[QUOTE=out west;7768278]
Actually not accurate. The chromosomes that a stallion or mare pass to their offspring are not strictly from one parent or the other. During the formation of egg or sperm, paired chromosomes unite and genetic material is exchanged, so called crossing over. This occurs prior to the chromosomes separating and assorting into the final product (egg or sperm). So it is possible for more genetic material from one grandparent to end up in the offspring.[/QUOTE]
Sorry but wrong. A stallion has only one copy of the x, so there is no crossing over. That was my point in bringing this up.
Please support this statement with the “statistics.” My understanding is, again, absent sex-linked traits, each of the chromosomes of either parent has a 50% chance of being transmitted to the offspring. Not sure how statistics support the “or more.”
Each parent has a 100% chance of transmitting 32 chromosomes to their offspring. Offspring receive a full copy from each parent, in horses that is 32. Therefore each parent is responsible for half of the total amount, since there are two copies of everything the total being 64 but half are redundant. Each parent is responsible for 50% of the total. There is no 50% chance of transmission when speaking of what each parent donates, it is 50% of the total.
Your are confusing transmission percentages with population percentages.
It is if you try and calculate what each grand parent donated to a grand offspring, that is when you can loosely use the 25%. But it can be more or less. However, with the X chromosome, this is bumped up because of the non cross over transition of the x.

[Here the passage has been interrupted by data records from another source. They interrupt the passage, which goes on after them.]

===== config.mk =====
export PLATFORM = sky130hd
export DESIGN_NAME = rmq_front
export DESIGN_NICKNAME = d
export VERILOG_FILES = /design/src/hdl/rmq_pkg.sv /design/src/hdl/rmq_front.sv
export SDC_FILE = /design/constraint.sdc
export NUM_CORES = 1
export LEC_CHECK = 0
export BUFFER_PORTS_ARGS = -buffer_cell sky130_fd_sc_hd__buf_4
export CAP_MARGIN = 10
export CELL_PAD_IN_SITES_DETAIL_PLACEMENT = 2
export CELL_PAD_IN_SITES_GLOBAL_PLACEMENT = 2
export CORE_MARGIN = 1.5
export CORE_UTILIZATION = 32
export CTS_CLUSTER_DIAMETER = 50
export DETAILED_ROUTE_END_ITERATION = 16
export PLACE_DENSITY = 0.85
export SKIP_CTS_REPAIR_TIMING = 1
export SLEW_MARGIN = 20
export SYNTH_ARGS = -nofsm -noshare
export SYNTH_HDL_FRONTEND = slang
export SYNTH_SLANG_ARGS = --single-unit

===== constraint.sdc =====
create_clock -name i_clk -period 5.6 [get_ports i_clk]
set_clock_uncertainty 0.2 [all_clocks]
set_input_delay 0 -clock i_clk [delete_from_list [all_inputs] [get_ports i_clk]]
set_output_delay 0 -clock i_clk [all_outputs]
set_load 0.02 [all_outputs]

===== src/hdl/rmq_pkg.sv =====
`timescale 1ns / 1ps
// ----------------------------------------------------------------------------
// rmq_pkg
// Shared types and constants for the rotation matrix to quaternion core.
// ----------------------------------------------------------------------------
package rmq_pkg;

    localparam int ELEM_W    = 16;             // Q2.14 element and result
    localparam int DIFF_W    = 17;             // raw sum or difference of two elements
    localparam int RAD_W     = 17;             // clamped radicand, Q.14
    localparam int RAD_SHIFT = 28;             // radicand scaled to give a Q.21 root
    localparam int V_W       = 46;             // even width holding RAD_W + RAD_SHIFT
    localparam int ROOT_W    = V_W / 2;        // root bits, one per sqrt stage
    localparam int REM_W     = ROOT_W + 3;     // sqrt partial remainder
    localparam int NUM_SHIFT = 20;
    localparam int NUM_W     = DIFF_W + NUM_SHIFT + 1;
    localparam int QUO_W     = 24;             // quotient bits, one per divide stage
    localparam int FIFO_DEPTH = 4;
    localparam int FIFO_AW    = $clog2(FIFO_DEPTH);

    // slot of the component that is s/2 rather than a scaled term
    typedef enum logic [1:0] {
        HALF_X = 2'd0,
        HALF_Y = 2'd1,
        HALF_Z = 2'd2,
        HALF_W = 2'd3
    } t_half;

    // classified item: the three scaled terms go to the remaining slots in x, y, z, w order
    typedef struct packed {
        logic [RAD_W-1:0]         rad;
        logic signed [DIFF_W-1:0] d_a;
        logic signed [DIFF_W-1:0] d_b;
        logic signed [DIFF_W-1:0] d_c;
        t_half                    half;
    } t_item;

    typedef struct packed {
        logic [ROOT_W-1:0] root;
        logic              neg_a;
        logic              neg_b;
        logic              neg_c;
        t_half             half;
    } t_dside;

endpackage
$ cat src/hdl/rmq_pkg.sv
`timescale 1ns / 1ps
// ----------------------------------------------------------------------------
// rmq_pkg
// Shared types and constants for the rotation matrix to quaternion core.
// ----------------------------------------------------------------------------
package rmq_pkg;

    localparam int ELEM_W    = 16;             // Q2.14 element and result
    localparam int DIFF_W    = 17;             // raw sum or difference of two elements
    localparam int RAD_W     = 17;             // clamped radicand, Q.14
    localparam int RAD_SHIFT = 28;             // radicand scaled to give a Q.21 root
    localparam int V_W       = 46;             // even width holding RAD_W + RAD_SHIFT
    localparam int ROOT_W    = V_W / 2;        // root bits, one per sqrt stage
    localparam int REM_W     = ROOT_W + 3;     // sqrt partial remainder
    localparam int NUM_SHIFT = 20;
    localparam int NUM_W     = DIFF_W + NUM_SHIFT + 1;
    localparam int QUO_W     = 24;             // quotient bits, one per divide stage
    localparam int FIFO_DEPTH = 4;
    localparam int FIFO_AW    = $clog2(FIFO_DEPTH);

    // slot of the component that is s/2 rather than a scaled term
    typedef enum logic [1:0] {
        HALF_X = 2'd0,
        HALF_Y = 2'd1,
        HALF_Z = 2'd2,
        HALF_W = 2'd3
    } t_half;

    // classified item: the three scaled terms go to the remaining slots in x, y, z, w order
    typedef struct packed {
        logic [RAD_W-1:0]         rad;
        logic signed [DIFF_W-1:0] d_a;
        logic signed [DIFF_W-1:0] d_b;
        logic signed [DIFF_W-1:0] d_c;
        t_half                    half;
    } t_item;

    typedef struct packed {
        logic [ROOT_W-1:0] root;
        logic              neg_a;
        logic              neg_b;
        logic              neg_c;
        t_half             half;
    } t_dside;

endpackage

$ cat src/hdl/rmq_fifo.sv
`timescale 1ns / 1ps
// ----------------------------------------------------------------------------
// rmq_fifo
// Short queue of classified items between the front and back parts.
// ----------------------------------------------------------------------------
module rmq_fifo (
    input  logic           i_clk,
    input  logic           i_rst_n,
    input  logic           i_wr,
    input  rmq_pkg::t_item i_item,
    output logic           o_full,
    input  logic           i_rd,
    output logic           o_empty,
    output rmq_pkg::t_item o_item
);
    import rmq_pkg::*;

    t_item              r_mem [FIFO_DEPTH];
    logic [FIFO_AW-1:0] r_wp;
    logic [FIFO_AW-1:0] r_rp;
    logic [FIFO_AW:0]   r_cnt;
    logic               wr_ok;
    logic               rd_ok;

    assign o_full  = (r_cnt == (FIFO_AW+1)'(FIFO_DEPTH));
    assign o_empty = (r_cnt == '0);
    assign wr_ok   = i_wr && !o_full;
    assign rd_ok   = i_rd && !o_empty;
    assign o_item  = r_mem[r_rp];

    always_ff @(posedge i_clk) begin
        if (!i_rst_n) begin
            r_wp  <= '0;
            r_rp  <= '0;
            r_cnt <= '0;
        end else begin
            if (wr_ok) begin
                r_wp <= r_wp + 1'b1;
            end
            if (rd_ok) begin
                r_rp <= r_rp + 1'b1;
            end
            if (wr_ok && !rd_ok) begin
                r_cnt <= r_cnt + 1'b1;
            end else if (rd_ok && !wr_ok) begin
                r_cnt <= r_cnt - 1'b1;
            end
        end
    end

    always_ff @(posedge i_clk) begin
        if (wr_ok) begin
            r_mem[r_wp] <= i_item;
        end
    end

endmodule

Nonetheless, you can’t compare 50% of the stallion’s potential contribution (by eliminating the male offspring) with 100% of the mare’s potential contribution to conclude that the stallion is a better transmitter of the dam line.
Your not thinking about this correctly. First of all we only need to speak of female offspring as there has never been a stallion that was someone’s dam. Secondly, the dam does not contribute 100% to her female offspring. That would be a clone.
She, like the stallion, contribute about 50% (the mit. dna is the about) of the dna. But with the stallion, there is 10% that is directly transmitted from the stallions dam. So the stallion can actually transmit more directly the genetics of his dam then a mare can.
This isn’t about stats, it is realizing how the inheritance works. Stats would come into view when you consider population genetics.
I am comparing directly the genetic information a dam can transmit from her dam, compared to how much a stallion can contribute from his dam - to a female offspring.